Very few data are available on fossil bats of the Near East, a region of great biogeographic significance for that group in the Western Palaearctic. Here, we report on a collection of fossil bats from the Middle Pleistocene site Qesem Cave, Israel, famous for lithic artifacts, hominin remains and rich vertebrate faunas. We identified five microchiropteran species, viz. Rhinolophus ferrumequinum, R. euryale, R. mehelyi, Miniopterus cf. schreibersii, and Myotis blythii, all typical cave-dwellers common also in extant communities in the region. Their appearance suggests mild conditions with variegated vegetation at the time of deposition.

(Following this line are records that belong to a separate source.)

[src/rtl/pllis_top.sv]
// PLL input select, gating and charge pump output control with APB registers
//
// Overview of operation
// - With FM chosen the FM oscillator feeds the divider and the two band bits are ignored.
// - With AM chosen, band bits 1,0 pick short wave and 1,1 pick medium and long wave.
// - Both oscillator inputs are blocked while hold mode is enabled and the hold pin is low.
// - Both oscillator inputs are blocked in clock stop, during power-on reset and with the PLL stopped.
// - Dead zone code 00 floats the sub pump and code 11 runs it whenever the main pumps drive.
// - Codes 01 and 10 run the sub pump only when unlocked, at the 450 kHz or 900 kHz setting.
// - The second pump drives low when the divided oscillator is higher and high when lower.
// - The second pump floats when the divided oscillator matches the reference.
// - The second pump floats while hold mode is enabled and the hold pin is low.
// - The second pump floats in clock stop, during power-on reset and with the PLL stopped.
// - The main pumps drive high when higher, low when lower and float when matched.
`timescale 1ns/1ps
`default_nettype none
module pllis_top
	import pllis_pkg::*;
(
	input wire logic pclk, // System clock, 10 MHz
	input wire logic presetn, // Async reset, active low
	input wire logic psel, // APB select
	input wire logic penable, // APB enable
	input wire logic pwrite, // APB direction
	input wire logic [7:0] paddr, // APB byte address
	input wire logic [31:0] pwdata, // APB write data
	input wire logic [3:0] pstrb, // APB byte strobes
	output logic [31:0] prdata, // APB read data
	output logic pready, // APB ready
	output logic pslverr, // APB error, unmapped address
	input wire logic fm_lo_input, // FM local oscillator
	input wire logic am_lo_input, // AM local oscillator
	input wire logic hold_pin_n, // Hold pin, active low
	input wire logic power_on_reset, // Power-on reset in progress
	input wire logic divided_lo, // Divider output
	input wire logic ref_pulse, // Reference clock
	input wire logic unlock, // Unlock detector flag
	output logic divider_input, // Selected oscillator to divider
	output logic am_band_mw, // AM band is medium/long wave
	output logic main_pump_output_a, // Main pump A level
	output logic main_pump_output_a_oe, // Main pump A drive enable
	output logic main_pump_output_b, // Main pump B level
	output logic main_pump_output_b_oe, // Main pump B drive enable
	output logic second_pump_output, // Second pump level
	output logic second_pump_output_oe, // Second pump drive enable
	output logic sub_pump_output, // Sub pump level
	output logic sub_pump_output_oe, // Sub pump drive enable
	output logic sub_pump_rate_900 // Sub pump 900 kHz setting
);
	// State of the block apart from the comparator direction held in u_cmp
	typedef struct packed {
		logic [2:0] band_select_code;
		logic [1:0] dead_zone_control_cmd;
		logic [2:0] mode;
		logic div_last;
		logic ref_last;
		logic [31:0] prdata;
		logic pready;
		logic pslverr;
		logic divider_input;
		logic am_band_mw;
		logic main_a;
		logic main_a_oe;
		logic main_b;
		logic main_b_oe;
		logic second;
		logic second_oe;
		logic sub;
		logic sub_oe;
		logic sub_900;
	} pllis_state_t;

	localparam pllis_state_t PLLIS_STATE_RST = '{
		band_select_code: PLLIS_BAND_RST,
		dead_zone_control_cmd: PLLIS_DZC_RST,
		mode: PLLIS_MODE_RST,
		div_last: 1'b0,
		ref_last: 1'b0,
		prdata: 32'h00000000,
		pready: 1'b0,
		pslverr: 1'b0,
		divider_input: 1'b0,
		am_band_mw: 1'b0,
		main_a: 1'b0,
		main_a_oe: 1'b0,
		main_b: 1'b0,
		main_b_oe: 1'b0,
		second: 1'b0,
		second_oe: 1'b0,
		sub: 1'b0,
		sub_oe: 1'b0,
		sub_900: 1'b0
	};

	pllis_state_t cur;
	pllis_state_t next_state;

	logic blocked;
	logic hold_block;
	logic stop_block;
	logic div_edge;
	logic ref_edge;
	logic feed;
	logic sel_fm;
	logic sel_am;
	pllis_cmp_t cmp;

	// Rising edge of a sampled level
	function automatic logic pllis_rise(input logic now, input logic last);
		pllis_rise = now & ~last;
	endfunction

	// Address decode shared by the read and write paths
	function automatic logic pllis_mapped(input logic [7:0] addr);
		pllis_mapped = (addr == PLLIS_BAND_OFS) || (addr == PLLIS_DZC_OFS) ||
			(addr == PLLIS_MODE_OFS) || (addr == PLLIS_STATUS_OFS);
	endfunction

	assign hold_block = cur.mode[PLLIS_MODE_HOLD_EN_BIT] & ~hold_pin_n;
	assign stop_block = cur.mode[PLLIS_MODE_CLK_STOP_BIT] | cur.mode[PLLIS_MODE_PLL_STOP_BIT] | power_on_reset;
	assign blocked = hold_block | stop_block;

	assign div_edge = pllis_rise(divided_lo, cur.div_last);
	assign ref_edge = pllis_rise(ref_pulse, cur.ref_last);

	// Input selection and gating toward the divider
	pllis_lo_gate u_gate (
		.band_select_code(cur.band_select_code),
		.fm_lo_input(fm_lo_input),
		.am_lo_input(am_lo_input),
		.blocked(blocked),
		.divider_feed(feed),
		.sel_fm(sel_fm),
		.sel_am(sel_am)
	);

	// Comparator is held at equal while blocked so stale direction never resumes
	pllis_phase_cmp u_cmp (
		.pclk(pclk),
		.presetn(presetn),
		.clear(blocked),
		.div_edge(div_edge),
		.ref_edge(ref_edge),
		.cmp(cmp)
	);

	// Next state of registers, bus and pump outputs
	always_comb begin
		logic higher;
		logic lower;
		logic drive;
		logic sub_run;
		logic [31:0] rd;
		next_state = cur;
		higher = (cmp == PLLIS_CMP_HIGHER);
		lower = (cmp == PLLIS_CMP_LOWER);
		drive = 1'b0;
		sub_run = 1'b0;
		rd = 32'h00000000;

		// Edge history for the comparator
		next_state.div_last = divided_lo;
		next_state.ref_last = ref_pulse;

		// APB answer: ready comes one cycle after setup, data fixed then
		next_state.pready = psel & ~penable;
		next_state.pslverr = psel & ~penable & ~pllis_mapped(paddr);
		if (psel && !penable) begin
			unique case (paddr)
				PLLIS_BAND_OFS: rd[2:0] = cur.band_select_code;
				PLLIS_DZC_OFS: begin
					rd[PLLIS_DZC_B3_BIT] = cur.dead_zone_control_cmd[1];
					rd[PLLIS_DZC_B2_BIT] = cur.dead_zone_control_cmd[0];
				end
				PLLIS_MODE_OFS: rd[2:0] = cur.mode;
				PLLIS_STATUS_OFS: begin
					rd[PLLIS_ST_HIGHER_BIT] = higher;
					rd[PLLIS_ST_LOWER_BIT] = lower;
					rd[PLLIS_ST_UNLOCK_BIT] = unlock;
					rd[PLLIS_ST_BLOCKED_BIT] = blocked;
					rd[PLLIS_ST_SUB_ACT_BIT] = cur.sub_oe;
					rd[PLLIS_ST_SRC_FM_BIT] = sel_fm;
					rd[PLLIS_ST_SRC_AM_BIT] = sel_am;
				end
				default: rd = 32'h00000000;
			endcase
			next_state.prdata = rd;
		end

		// Write commits at the access edge where ready is high; low lane only
		if (psel && penable && cur.pready && pwrite && pstrb[0] && !cur.pslverr) begin
			unique case (paddr)
				PLLIS_BAND_OFS: next_state.band_select_code = pwdata[2:0];
				PLLIS_DZC_OFS: begin
					next_state.dead_zone_control_cmd = {pwdata[PLLIS_DZC_B3_BIT], pwdata[PLLIS_DZC_B2_BIT]};
				end
				PLLIS_MODE_OFS: next_state.mode = pwdata[2:0];
				default: next_state.mode = cur.mode;
			endcase
		end

		next_state.divider_input = feed;
		next_state.am_band_mw = sel_am & cur.band_select_code[PLLIS_BAND_B0_BIT];

		// drive only with a direction and no gate
		drive = (higher | lower) & ~blocked;

		next_state.main_a = higher;
		next_state.main_b = higher;
		next_state.main_a_oe = drive;
		next_state.main_b_oe = drive;

		next_state.second = lower;
		next_state.second_oe = drive;

		unique case (cur.dead_zone_control_cmd)
			PLLIS_DZ_OFF: sub_run = 1'b0;
			PLLIS_DZ_UNL_450: sub_run = unlock;
			PLLIS_DZ_UNL_900: sub_run = unlock;
			PLLIS_DZ_NORMAL: sub_run = 1'b1;
		endcase
		// Sub pump follows main polarity, also silenced by the input gate
		next_state.sub = higher;
		next_state.sub_oe = sub_run & drive;
		next_state.sub_900 = (cur.dead_zone_control_cmd == PLLIS_DZ_UNL_900);
	end

	// Single state register
	always_ff @(posedge pclk or negedge presetn) begin
		if (!presetn) begin
			cur <= PLLIS_STATE_RST;
		end else begin
			cur <= next_state;
		end
	end

	// Outputs straight from the state flops
	assign prdata = cur.prdata;
	assign pready = cur.pready;
	assign pslverr = cur.pslverr;
	assign divider_input = cur.divider_input;
	assign am_band_mw = cur.am_band_mw;
	assign main_pump_output_a = cur.main_a;
	assign main_pump_output_a_oe = cur.main_a_oe;
	assign main_pump_output_b = cur.main_b;
	assign main_pump_output_b_oe = cur.main_b_oe;
	assign second_pump_output = cur.second;
	assign second_pump_output_oe = cur.second_oe;
	assign sub_pump_output = cur.sub;
	assign sub_pump_output_oe = cur.sub_oe;
	assign sub_pump_rate_900 = cur.sub_900;
endmodule
`default_nettype wire

[src/rtl/pllis_lo_gate.sv]
// Local oscillator input selector and gate feeding the divider
`timescale 1ns/1ps
`default_nettype none
module pllis_lo_gate
	import pllis_pkg::*;
(
	input wire logic [2:0] band_select_code, // AM flag and b1,b0
	input wire logic fm_lo_input, // FM oscillator level
	input wire logic am_lo_input, // AM oscillator level
	input wire logic blocked, // Inputs disabled
	output logic divider_feed, // Selected oscillator
	output logic sel_fm, // FM path open
	output logic sel_am // AM path open
);
	logic [1:0] am_band;

	// Band bits only matter on the AM path
	assign am_band = {band_select_code[PLLIS_BAND_B1_BIT], band_select_code[PLLIS_BAND_B0_BIT]};

	// Path choice and gating
	always_comb begin
		sel_fm = 1'b0;
		sel_am = 1'b0;
		if (!blocked) begin
			if (!band_select_code[PLLIS_BAND_AM_BIT]) begin
				sel_fm = 1'b1;
			end else if (am_band == PLLIS_AM_SW || am_band == PLLIS_AM_MW) begin
				sel_am = 1'b1;
			end
		end
		divider_feed = (sel_fm & fm_lo_input) | (sel_am & am_lo_input);
	end
endmodule
`default_nettype wire

[src/rtl/pllis_phase_cmp.sv]
// Phase frequency comparator of divided oscillator against reference
`timescale 1ns/1ps
`default_nettype none
module pllis_phase_cmp
	import pllis_pkg::*;
(
	input wire logic pclk, // System clock
	input wire logic presetn, // Async reset, active low
	input wire logic clear, // Force equal state
	input wire logic div_edge, // Divided oscillator rising edge
	input wire logic ref_edge, // Reference rising edge
	output pllis_cmp_t cmp // Higher, lower or equal
);
	typedef struct packed {
		pllis_cmp_t cmp;
	} pllis_pc_state_t;

	pllis_pc_state_t cur;
	pllis_pc_state_t nxt;

	always_comb begin
		nxt = cur;
		if (clear) begin
			nxt.cmp = PLLIS_CMP_EQUAL;
		end else if (div_edge && !ref_edge) begin
			unique case (cur.cmp)
				PLLIS_CMP_LOWER: nxt.cmp = PLLIS_CMP_EQUAL;
				PLLIS_CMP_EQUAL: nxt.cmp = PLLIS_CMP_HIGHER;
				PLLIS_CMP_HIGHER: nxt.cmp = PLLIS_CMP_HIGHER;
				default: nxt.cmp = PLLIS_CMP_EQUAL;
			endcase
		end else if (ref_edge && !div_edge) begin
			unique case (cur.cmp)
				PLLIS_CMP_HIGHER: nxt.cmp = PLLIS_CMP_EQUAL;
				PLLIS_CMP_EQUAL: nxt.cmp = PLLIS_CMP_LOWER;
				PLLIS_CMP_LOWER: nxt.cmp = PLLIS_CMP_LOWER;
				default: nxt.cmp = PLLIS_CMP_EQUAL;
			endcase
		end
	end

	// State register
	always_ff @(posedge pclk or negedge presetn) begin
		if (!presetn) begin
			cur <= '{cmp: PLLIS_CMP_EQUAL};
		end else begin
			cur <= nxt;
		end
	end

	assign cmp = cur.cmp;
endmodule
`default_nettype wire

In addition, two tooth fragments, tentatively identified as cf. Rousettus sp., provide the first Pleistocene record of fruit bats beyond the tropics. If these remains pass muster, the Quaternary history of fruit bats in this region could be traced back to the Pleistocene, earlier than previously thought, and then the extant extralimital population of Rousettus aegyptiacus could be seen as a palaeochoric element of the Mediterranean biota. In general, the Pleistocene record of bats in the Levant (including Qesem) is characterized by the absence of the Ethiopian elements that dominate the extant Levantine fauna, while the vast majority of the fossil bat forms are elements of the Palaearctic clades.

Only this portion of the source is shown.